When my children were older (12 and 10 years), it meant sitting down and having some afternoon tea once we walked in from school before they vanished off to read/do homework/play — and then I could sneak in some cheeky emails and phonecalls. It gave us some time to connect with each other, share stories from our day and refuel. Whenever I did it the other way around and tried to make a quick phonecall or something, the kids snuck off to do their independent thing. But by 6pm, just when I am starting to cook, they ask if I want to play a board game. I feel like screaming “But I’ve been here all afternoon!”.
Take it from me, it is so much less stressful to fill those buckets first.
2. Hug until they wriggle away
Your child comes up to whine at you to play with them. Get down to their level or pick them up and give them an enormous hug. The big difference here is to wait until they pull away from the hug. It may even be longer than you expect. This goes a long way towards Step 1 filling their emotional tank.
3. Empathise – see the world through their eyes
Instead of telling them how you feel “But I have to cook” or “I never get anything done” (toddlers are notoriously uncompassionate listeners), let them know you understand how they feel. “You wish that mummy could play with you right now. How disappointing!” If you say this with genuine emotion, this can sometimes be enough. But if they are still pulling your leg…
4. Invite them to join you
Get those Montessori kids involved in your daily life. A small stepladder in the kitchen means they can climb up to see what is going on. An older child can pass you bowls, set the table with you, or peel the vegetables.
5. Give them a choice
Offer a choice such as, “You can help me cooking, or you can bring one of your cars to play with here in the kitchen”. This kind of choice would be a reasonable choice for a 2 year old. Perhaps you can even offer to help them choose something to bring into the kitchen to play with. It is all about our attitude. If they see resistance, they will nag louder and harder! If you help them instead, are more likely to be cooperative.

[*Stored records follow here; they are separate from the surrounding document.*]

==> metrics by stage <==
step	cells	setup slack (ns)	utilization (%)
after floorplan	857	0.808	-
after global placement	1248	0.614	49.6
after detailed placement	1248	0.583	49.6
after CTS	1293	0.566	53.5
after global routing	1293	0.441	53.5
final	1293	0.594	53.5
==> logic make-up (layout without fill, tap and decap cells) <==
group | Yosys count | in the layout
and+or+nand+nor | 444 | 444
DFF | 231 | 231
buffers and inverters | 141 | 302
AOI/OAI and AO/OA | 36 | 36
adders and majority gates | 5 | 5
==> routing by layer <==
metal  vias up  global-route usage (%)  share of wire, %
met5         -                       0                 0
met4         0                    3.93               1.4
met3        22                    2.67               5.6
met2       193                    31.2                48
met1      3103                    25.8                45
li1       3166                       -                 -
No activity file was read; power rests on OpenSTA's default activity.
===== src/flat_wrapper.sv =====
// flat-port wrapper written by rule: the top's interface ports become plain ports
module mbldcm_ramp_master_flat import mbldcm_pkg::*;
#(
   parameter int unsigned pPollLimit   = 1023,
   parameter int unsigned pDwellCycles = 0
)
  (iClock, iReset_n, iStart, iAbort, iFreqInit, iFreqFinal, iFreqStep, iPwmCmp, iPwmPrsc, iPwmMaxCnt, oBusy, oDone, oError, oFreqCur, avm_oAddr, avm_oRead, avm_oWrite, avm_oWdata, avm_iRdata, avm_iWaitrequest, avm_iResp);
  mbldcm_ramp_master_if avm_i ();
  input  logic iClock;
  input  logic iReset_n;
  input  logic iStart;
  input  logic iAbort;
  input  logic [DATA_W-1:0] iFreqInit;
  input  logic [DATA_W-1:0] iFreqFinal;
  input  logic [DATA_W-1:0] iFreqStep;
  input  logic [CMP_W-1:0] iPwmCmp;
  input  logic [PRSC_W-1:0] iPwmPrsc;
  input  logic [MAXCNT_W-1:0] iPwmMaxCnt;
  output logic oBusy;
  output logic oDone;
  output logic oError;
  output logic [DATA_W-1:0] oFreqCur;
  output wire logic [$bits(avm_i.oAddr)-1:0] avm_oAddr;
  output wire logic [$bits(avm_i.oRead)-1:0] avm_oRead;
  output wire logic [$bits(avm_i.oWrite)-1:0] avm_oWrite;
  output wire logic [$bits(avm_i.oWdata)-1:0] avm_oWdata;
  input wire logic [$bits(avm_i.iRdata)-1:0] avm_iRdata;
  input wire logic [$bits(avm_i.iWaitrequest)-1:0] avm_iWaitrequest;
  input wire logic [$bits(avm_i.iResp)-1:0] avm_iResp;
  assign avm_oAddr = avm_i.oAddr;
  assign avm_oRead = avm_i.oRead;
  assign avm_oWrite = avm_i.oWrite;
  assign avm_oWdata = avm_i.oWdata;
  assign avm_i.iRdata = avm_iRdata;
  assign avm_i.iWaitrequest = avm_iWaitrequest;
  assign avm_i.iResp = avm_iResp;
  mbldcm_ramp_master #(.pPollLimit(pPollLimit), .pDwellCycles(pDwellCycles)) u_core (.iClock(iClock), .iReset_n(iReset_n), .avm(avm_i), .iStart(iStart), .iAbort(iAbort), .iFreqInit(iFreqInit), .iFreqFinal(iFreqFinal), .iFreqStep(iFreqStep), .iPwmCmp(iPwmCmp), .iPwmPrsc(iPwmPrsc), .iPwmMaxCnt(iPwmMaxCnt), .oBusy(oBusy), .oDone(oDone), .oError(oError), .oFreqCur(oFreqCur));
endmodule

6. Give useful feedback when they have played by themselves
Don’t forget the saying, “Catch them being good”. You don’t need to be your child’s cheerleader but you can point out when they were helpful and played by themselves while you prepared the meal. “Thanks for keeping yourself entertained. Now we have a lovely meal ready to eat together.”
7. Build it up gradually
It is difficult for some children to play by themselves. In these cases, it is better to play together and pop to the kitchen for a few minutes, and then come back to your child. You can offer for them to join you or they may cry. Again empathise but do what you have to do – go to the kitchen quickly and come back. Then you can gradually over several weeks increase the time you pop off to the kitchen. I also often brought the vegetables for dinner to the dining table where I could be closer to the children and they could climb up to help.
No magic, but love the Montessori way – be kind and firm. Don’t give up. You are not alone in this one. It is possible.